²Department of Neurosurgery, Severance Hospital, Yonsei University College of Medicine, Seoul, Korea.

³Department of Neurosurgery, Asan Medical Center, University of Ulsan College of Medicine, Seoul, Korea.

⁴Department of Neurosurgery, The Catholic University of Korea, Seoul Saint Mary's Hospital, Seoul, Korea.

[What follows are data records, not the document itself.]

--- config.mk ---
export PLATFORM = sky130hd
export DESIGN_NAME = led_panel_rx_capture
export DESIGN_NICKNAME = d
export VERILOG_FILES = /design/src/rtl/led_display_pkg.sv /design/src/rtl/led_panel_rx_sync.sv /design/src/rtl/led_panel_rx_capture.sv
export SDC_FILE = /design/constraint.sdc
export NUM_CORES = 1
export LEC_CHECK = 0
export BUFFER_PORTS_ARGS = -buffer_cell sky130_fd_sc_hd__buf_4
export CAP_MARGIN = 20
export CORE_UTILIZATION = 30
export DETAILED_ROUTE_END_ITERATION = 6
export HOLD_SLACK_MARGIN = 0.02
export PLACE_DENSITY = 0.45
export SLEW_MARGIN = 40
export SYNTH_ARGS = -nofsm -noshare
export SYNTH_HDL_FRONTEND = slang
export SYNTH_SLANG_ARGS = --single-unit
--- constraint.sdc ---
create_clock -name clk_in -period 5.64 [get_ports clk_in]
set_clock_uncertainty 0.05 [all_clocks]
set_input_delay 1.128 -clock clk_in [delete_from_list [all_inputs] [get_ports clk_in]]
set_output_delay 1.128 -clock clk_in [all_outputs]
set_load 0.005 [all_outputs]
--- src/rtl/led_display_pkg.sv ---
// Shared types and CRC helper for the HUB75 panel-side capture path.
// The CRC helper is used only when LED_RX_FRAME_CRC_EN is defined.
package led_display_pkg;

  typedef struct packed {
    logic r;
    logic g;
    logic b;
  } rgb_t;

  typedef struct packed {
    rgb_t top;
    rgb_t bot;
  } pixel_pair_t;

  typedef enum logic {RX_IDLE, RX_DRAIN} rx_state_t;

  localparam logic [15:0] CRC16_POLY = 16'h1021;
  localparam logic [15:0] CRC16_INIT = 16'hFFFF;

  // CRC-16-CCITT over one byte, MSB first
  function automatic logic [15:0] crc16_byte(input logic [15:0] crc, input logic [7:0] data);
    logic [15:0] c;
    logic        fb;
    c = crc;
    for (int i = 7; i >= 0; i--) begin
      fb = c[15] ^ data[i];
      c  = {c[14:0], 1'b0} ^ (fb ? CRC16_POLY : 16'h0000);
    end
    return c;
  endfunction

endpackage

--- src/rtl/led_panel_rx_sync.sv ---
// Multi-flop synchroniser for one panel pin with a registered rising-edge strobe.
module led_panel_rx_sync #(
  parameter int STAGES = 2
) (
  input  logic clk_in,
  input  logic n_reset_in,
  input  logic d_in,
  output logic rise_out
);

  logic [STAGES-1:0] r_sync;
  logic              r_prev;
  logic              r_rise;

  always_ff @(posedge clk_in or negedge n_reset_in) begin
    if (!n_reset_in) begin
      r_sync <= '0;
      r_prev <= 1'b0;
      r_rise <= 1'b0;
    end else begin
      r_sync <= {r_sync[STAGES-2:0], d_in};
      r_prev <= r_sync[STAGES-1];
      r_rise <= r_sync[STAGES-1] & ~r_prev;
    end
  end

  assign rise_out = r_rise;

endmodule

Address for reprints: Chae-Yong Kim, M.D., Ph.D. Department of Neurosurgery, Seoul National University Bundang Hospital, 166 Gumi-ro, Bundang-gu, Seongnam 463-707, Korea. Tel: +82-31-787-7165, Fax: +82-31-787-4059, chaeyong@snu.ac.kr

Received 2012 February 07; Revised 2012 May 07; Accepted 2012 August 17.

Abstract

Objective

This study was performed to determine the safety and outcome of concurrent chemoradiotherapy (CCRT) and adjuvant chemotherapy with temozolomide for Korean patients with a newly diagnosed glioblastoma.

Methods

Patients were recruited from four institutions between 2004 and 2007. The patients received fractionated focal irradiation in daily fractions of 2 Gy given 5 days per week for 6 weeks and daily temozolomide, followed by 6 cycles of adjuvant temozolomide. The primary endpoint was overall survival (OS) and the secondary endpoints were progression-free survival (PFS), response, and safety.

Results

A total of 103 patients were enrolled in this study. Ninety-six patients (93%) completed the CCRT and 54 patients (52%) received 6 cycles of adjuvant temozolomide. The response rate was 73% (53/73) and the tumor control rate was 92% (67/73). Of the 96 patients who completed the CCRT, the median OS was 18.0 months and the 1- and 2-year OS rates were 74 and 38%, respectively. The median PFS was 10.0 months and the 1- and 2-year PFS rates were 33 and 16%, respectively. The only significant prognostic factor of survival was the extent of surgical resection (p<0.05). CCRT resulted in grade 3 or 4 hematologic toxic effects in 8% of patients. No opportunistic infections were noted.

Conclusion

This study is the first prospective multi-institutional report of CCRT and adjuvant chemotherapy with temozolomide for patients with a newly diagnosed glioblastoma in Korea. The current protocol may prolong the survival of Korean patients with a glioblastoma and may be tolerable in terms of toxicity.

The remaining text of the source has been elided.